Francesco Di Tommaso e a equipa da Università Campus Bio-Medico, em Itália, testaram exoesqueletos leves nos braços de violinistas profissionais para avaliar a coordenação rítmica. O objetivo foi perceber se o feedback háptico pode substitute a visão na sincronização entre músicos.
Os robôs forneciam uma resposta tátil subtil, ajustando o movimento dos braços para melhorar o alinhamento entre os intérpretes. A experiência comparou condições com visão e som, visão bloqueada com estímulos tácteis, entre outras combinações.
Metodologia do estudo
Os violinistas participaram em quatro condições distintas: ouvir sem ver, ouvir e ver, ver bloqueada com o exoesqueleto ativo, e feedback háptico completo com o exoesqueleto. Câmaras e sensores registaram ângulos, posição de ombros e força nos arcos.

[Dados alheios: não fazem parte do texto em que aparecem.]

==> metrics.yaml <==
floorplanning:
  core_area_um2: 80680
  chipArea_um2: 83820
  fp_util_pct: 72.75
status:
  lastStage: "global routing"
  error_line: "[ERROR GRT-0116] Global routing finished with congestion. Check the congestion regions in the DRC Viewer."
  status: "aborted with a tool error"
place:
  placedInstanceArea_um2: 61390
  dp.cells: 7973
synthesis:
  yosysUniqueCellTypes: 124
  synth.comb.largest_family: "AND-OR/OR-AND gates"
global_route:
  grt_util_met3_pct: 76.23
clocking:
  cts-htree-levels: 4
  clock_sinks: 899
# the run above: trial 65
==> run a: inputs <==
// alu
module alu #(
    parameter INT_W  = 4,
    parameter FRAC_W = 6,
    parameter INST_W = 4,
    parameter DATA_W = INT_W + FRAC_W
)(
    input                     i_clk,
    input                     i_rst_n,
    input                     i_valid,
    input signed [DATA_W-1:0] i_data_a,
    input signed [DATA_W-1:0] i_data_b,
    input        [INST_W-1:0] i_inst,
    output                    o_valid,
    output       [DATA_W-1:0] o_data
);  
reg [DATA_W-1:0] o_data_w, o_data_r;
reg              o_valid_w, o_valid_r;
assign o_valid = o_valid_r;
assign o_data = o_data_r;
reg [9:0] o_data_t;  
wire signed [10:0] sum_temp;
assign sum_temp = {i_data_a[9],i_data_a} + {i_data_b[9],i_data_b};
wire signed [10:0] sub_temp;
assign sub_temp = {i_data_a[9],i_data_a} - {i_data_b[9],i_data_b};
wire signed [19:0] mult_temp;
wire signed [20:0] mult_rnd;
wire signed [14:0] mult_r;
assign mult_temp = i_data_a * i_data_b;
assign mult_rnd = $signed({mult_temp[19],mult_temp}) + $signed(21'd32);  
assign mult_r = mult_rnd[20:6];
wire signed [20:0] i_data_f;
wire signed [20:0] o_data_f;
wire signed [14:0] mult_f;
assign i_data_f = {{5{o_data_r[9]}},o_data_r,6'b0};
assign o_data_f = i_data_f + $signed({mult_temp[19],mult_temp}) + $signed(21'd32);
assign mult_f = o_data_f[20:6];
wire signed [10:0] tanh_pos;
wire signed [10:0] tanh_neg;
assign tanh_pos = ({i_data_a[9],i_data_a} + $signed(11'd33)) >>> 1;
assign tanh_neg = ({i_data_a[9],i_data_a} - $signed(11'd31)) >>> 1;
always@(*)begin
  ...
make LEC_CHECK=0 CAP_MARGIN=20 CORE_MARGIN=2 CORE_UTILIZATION=72 CTS_CLUSTER_DIAMETER=27 CTS_CLUSTER_SIZE=40 GPL_TIMING_DRIVEN=1 MAX_ROUTING_LAYER=met4 PLACE_DENSITY_LB_ADDON=0.19 SETUP_SLACK_MARGIN=-0.55 SLEW_MARGIN=20 TNS_END_PERCENT=50 finish   # period 8.41 ns
run.sh (not shown) runs the stock make flow with config.mk's settings and CLKGATE_MAP_FILE=.
==> run b: changes against run a <==
- CAP_MARGIN: 20 -> 15
- CORE_UTILIZATION: 72 -> 65
- CTS_CLUSTER_DIAMETER: 27 -> unset
- MAX_ROUTING_LAYER: met4 -> met5
- PLACE_DENSITY_LB_ADDON: 0.19 -> unset
- SETUP_SLACK_MARGIN: -0.55 -> unset
==> flow/constraint.sdc (replaced) <==
create_clock -name core_clock -period 8.17 [get_ports {i_clk}]
set_input_delay 1.6340 -clock core_clock [delete_from_list [all_inputs] [get_ports {i_clk}]]
set_output_delay 1.6340 -clock core_clock [all_outputs]
set_load 0.01 [all_outputs]
==> run summary <==
Status = failed layout checks
Layout Check Fails = setup timing
Cts repair resizes = 164
Floorplan row count = 42
Area of the core region = 0.0133 sq mm
Setup WS pre-CTS = -1130 ps
Number of setup violations in the final report = 10
DP Cell Count = 1539
Estimated wirelength of the detail-placed design = 28000 um
Initial Util = 67.0%
Slack of the critical path = -643 ps
The numbers above come from run b.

Os exoesqueletos atuam nos ombros e cotovelos, com capacidade de transmitir forças entre os músicos para sincronizar movimentos. Quando havia divergência, forças bidirecionais eram aplicadas para ajustar o ritmo.
Resultados e perceções
A equipa concluiu que o feedback háptico pode melhorar a coordenação cinemática e o alinhamento musical, sem depender da visão. Alguns músicos referiram desconforto, mas a maior parte reconheceu melhora na sincronização.
Perspetivas de aplicação
O estudo não visa uso clínico direto. Contudo, especialistas apontam potenciais aplicações na reabilitação motora mediada por robôs, facilitando a interação entre terapeuta e paciente para recuperação muscular.